Problem details –
Copy every line of the following data that includes the string "portNext".

▬▬▬▬▬▬

What follows belongs to an exercise in optimizing a design on an open flow for small area, a short achievable clock period and few clock cycles; a production flow would make more cautious choices.
At most, simulation tests tie the RTL to the original design; equivalence was not proved.
No functional check of the RTL was part of run 2.
Power is estimated from default activity; no workload was simulated.

`design/flow/config.mk`:
```
export PLATFORM = sky130hd
export DESIGN_NAME = mipsPipeline
export DESIGN_NICKNAME = mipsPipeline
export VERILOG_FILES = /design/flow/design.v
export SDC_FILE = /design/flow/constraint.sdc
export NUM_CORES = 4
export LEC_CHECK = 0
export ABC_CLOCK_PERIOD_IN_PS = 2500
export CAP_MARGIN = 20
export CORE_MARGIN = 2
export CORE_UTILIZATION = 40
export SETUP_SLACK_MARGIN = 1.5
export SLEW_MARGIN = 20
export TNS_END_PERCENT = 20
```
`design/flow/constraint.sdc`:
```
create_clock -name core_clock -period 5.0 [get_ports {clk}]
set_input_delay 1.0000 -clock core_clock [delete_from_list [all_inputs] [get_ports {clk}]]
set_output_delay 1.0000 -clock core_clock [all_outputs]
set_load 0.01 [all_outputs]
```
`design/flow/design.v`:
```
`default_nettype none
module mipsPipeline (
    input  logic        clk,
    input  logic        rst,
    input  logic        instrAck,
    input  logic [31:0] instrData,
    output logic        instrReq,
    output logic [31:0] instrAddr,
    output logic        wbValid,
    output logic [4:0]  wbReg,
    output logic [31:0] wbData
);
    localparam logic [5:0] opRType = 6'h00;
    localparam logic [5:0] opBeq   = 6'h04;
    localparam logic [5:0] opAddi  = 6'h08;
    localparam logic [5:0] opLw    = 6'h23;
    localparam logic [5:0] opSw    = 6'h2b;
    localparam logic [5:0] fnAdd = 6'h20;
    localparam logic [5:0] fnSub = 6'h22;
    localparam logic [5:0] fnAnd = 6'h24;
    localparam logic [5:0] fnOr  = 6'h25;
    localparam logic [5:0] fnSlt = 6'h2a;
    logic        reqQ;
    logic [29:0] addrQ;
    logic        pendEQ;
    logic        pendDQ;
    logic        killQ;
    logic [31:0] rawQ;
    logic [29:0] tgtQ;
    logic        rawV;
    logic        done;
    logic        rise;
    logic        eSel;
    logic        dSel;
    logic [29:0] nextAddr;
    logic        eTaken;
    logic [29:0] tgtE;
    logic [5:0]  op;
    logic [5:0]  funct;
    logic [4:0]  rsF;
    logic [4:0]  rtF;
    logic [4:0]  rdF;
    logic [15:0] immF;
    logic        fAdd, fSub, fAnd, fOr, fSlt;
    logic        isR, isAddi, isLw, isSw, isBeq;
    logic [4:0]  dDest;
    logic        dWr;
    logic        dRtReg;
    logic        dBeqDyn;
    logic        dRedir;
    assign instrReq  = reqQ;
    assign instrAddr = {addrQ, 2'b00};
    assign done = reqQ & instrAck;
    assign rise = ~reqQ & ~instrAck;
    assign op    = rawQ[31:26];
    assign funct = rawQ[5:0];
    assign rsF   = rawQ[25:21];
    assign rtF   = rawQ[20:16];
    assign rdF   = rawQ[15:11];
    assign immF  = rawQ[15:0];
    assign fAdd   = funct == fnAdd;
    assign fSub   = funct == fnSub;
    assign fAnd   = funct == fnAnd;
    assign fOr    = funct == fnOr;
    assign fSlt   = funct == fnSlt;
    assign isR    = (op == opRType) & (fAdd | fSub | fAnd | fOr | fSlt);
    assign isAddi = op == opAddi;
    assign isLw   = op == opLw;
    assign isSw   = op == opSw;
    assign isBeq  = op == opBeq;
    assign dDest  = isR ? rdF : rtF;
    assign dWr    = (isR | isAddi | isLw) & (dDest != 5'd0);
    assign dRtReg = isR | isSw | isBeq;
    assign dBeqDyn = isBeq & (rsF != rtF) & (immF != 16'd0);
    assign dRedir  = rawV & isBeq & (rsF == rtF);
    assign eSel = eTaken | pendEQ;
    assign dSel = dRedir | pendDQ;
    assign nextAddr = eSel ? tgtE :
                      dSel ? tgtQ : addrQ + 30'd1;
    always_ff @(posedge clk) begin
        if (rst) begin
            reqQ   <= 1'b0;
            pendEQ <= 1'b0;
            pendDQ <= 1'b0;
            killQ  <= 1'b0;
            rawV   <= 1'b0;
            addrQ  <= '1;
        end else begin
            if (done) begin
                reqQ <= 1'b0;
            end else if (rise) begin
                reqQ <= 1'b1;
            end
            if (rise) begin
                addrQ  <= nextAddr;
                pendEQ <= 1'b0;
                pendDQ <= 1'b0;
            end else if (eTaken) begin
                pendEQ <= 1'b1;
                pendDQ <= 1'b0;
            end else if (dRedir) begin
                pendDQ <= 1'b1;
            end
            if (done) begin
                killQ <= 1'b0;
            end else if (eTaken && reqQ) begin
                killQ <= 1'b1;
            end
            rawV <= done & ~killQ & ~eTaken;
        end
    end
    logic [30:0] tgtSum;
    assign tgtSum = {addrQ, 1'b1} + {{14{instrData[15]}}, instrData[15:0], 1'b1};
    always_ff @(posedge clk) begin
        if (reqQ) begin
            rawQ <= instrData;
            tgtQ <= tgtSum[30:1];
        end
    end
    logic [31:0][31:0] rf;
    logic [31:0]       rfV;
    logic [31:0]       rfVNext;
    logic [31:0]       rdSel;
    logic              rdByp;
    logic [4:0]        portNext;
    logic              bypNext;
    logic [31:0]       rdVal;
    logic        eV;
    logic        eWr;
    logic [4:0]  eDest;
    always_ff @(posedge clk) begin
        for (int i = 1; i < 32; i++) begin
            if (wbValid && wbReg == 5'(i)) begin
                rf[i] <= wbData;
            end
        end
    end
    always_ff @(posedge clk) begin
        if (rst) begin
            rfV <= '0;
        end else if (wbValid) begin
            rfV[wbReg] <= 1'b1;
        end
    end
    always_comb begin
        rfVNext = rfV;
        if (wbValid) begin
            rfVNext[wbReg] = 1'b1;
        end
        rfVNext[0] = 1'b0;
    end
    assign portNext = reqQ ? instrData[25:21] : rtF;
    assign bypNext  = eV && eWr && (eDest == portNext);
    always_ff @(posedge clk) begin
        for (int i = 0; i < 32; i++) begin
            rdSel[i] <= (portNext == 5'(i)) & rfVNext[i] & ~bypNext;
        end
        rdByp <= bypNext;
    end
    always_comb begin
        rdVal = rdByp ? wbData : 32'd0;
        for (int i = 1; i < 32; i++) begin
            rdVal = rdVal | ({32{rdSel[i]}} & rf[i]);
        end
    end
    logic        d2V;
    logic [31:0] regA;
    logic [31:0] regB;
    logic        patchA;
    logic [31:0] baseA;
    logic [7:0]  memAddr;
    logic [5:0]  memIdx;
    logic [63:0][31:0] dmem;
    logic [63:0]       dmemV;
    always_ff @(posedge clk) begin
        if (rst) begin
            d2V <= 1'b0;
        end else begin
            d2V <= rawV & ~eTaken;
        end
    end
    assign baseA = patchA ? wbData : regA;
    assign memAddr = baseA[7:0] + immF[7:0];
    assign memIdx  = memAddr[7:2];
    always_ff @(posedge clk) begin
        patchA <= eV && eWr && (eDest == rsF);
        if (rawV) begin
            regA <= rdVal;
        end else if (d2V) begin
            regA <= baseA;
        end
        regB <= isAddi ? {{16{immF[15]}}, immF} : rdVal;
        if (d2V && dBeqDyn) begin
            tgtE <= tgtQ;
        end
    end
    logic        eAdd;
    logic        eSub;
    logic        eAnd;
    logic        eOr;
    logic        eSlt;
    logic        eSw;
    logic        eBeq;
    logic [5:0]  eIdx;
    logic [63:0] eLdSel;
    always_ff @(posedge clk) begin
        if (rst) begin
            eV  <= 1'b0;
        end else begin
            eV  <= d2V;
        end
    end
    always_ff @(posedge clk) begin
        eWr   <= dWr;
        eDest <= dDest;
        eAdd  <= isAddi | (isR & fAdd);
        eSub  <= isR & fSub;
        eAnd  <= isR & fAnd;
        eOr   <= isR & fOr;
        eSlt  <= isR & fSlt;
        eSw   <= isSw;
        eBeq  <= dBeqDyn;
        eIdx  <= memIdx;
        for (int i = 0; i < 64; i++) begin
            eLdSel[i] <= isLw & (memIdx == 6'(i)) & dmemV[i];
        end
    end
    logic [31:0] sum;
    logic [31:0] diff;
    logic        lessThan;
    logic [31:0] exRes;
    assign sum  = regA + regB;
    assign diff = regA - regB;
    assign lessThan = (regA[31] ^ regB[31]) ? regA[31] : diff[31];
    always_comb begin
        exRes = ({32{eAdd}} & sum) |
                ({32{eSub}} & diff) |
                ({32{eAnd}} & (regA & regB)) |
                ({32{eOr}}  & (regA | regB)) |
                {31'd0, eSlt & lessThan};
        for (int i = 0; i < 64; i++) begin
            exRes = exRes | ({32{eLdSel[i]}} & dmem[i]);
        end
    end
    assign eTaken = eV & eBeq & (regA == regB);
    always_ff @(posedge clk) begin
        for (int i = 0; i < 64; i++) begin
            if (eV && eSw && eIdx == 6'(i)) begin
                dmem[i] <= regB;
            end
        end
    end
    always_ff @(posedge clk) begin
        if (rst) begin
            dmemV <= '0;
        end else if (eV && eSw) begin
            dmemV[eIdx] <= 1'b1;
        end
    end
    always_ff @(posedge clk) begin
        if (rst) begin
            wbValid <= 1'b0;
        end else begin
            wbValid <= eV & eWr;
        end
    end
    always_ff @(posedge clk) begin
        wbReg  <= eDest;
        wbData <= exRes;
    end
endmodule
`default_nettype wire
```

▬▬▬▬▬▬

Answer to this exercise –
    logic [4:0]        portNext;
    assign portNext = reqQ ? instrData[25:21] : rtF;
    assign bypNext  = eV && eWr && (eDest == portNext);
            rdSel[i] <= (portNext == 5'(i)) & rfVNext[i] & ~bypNext;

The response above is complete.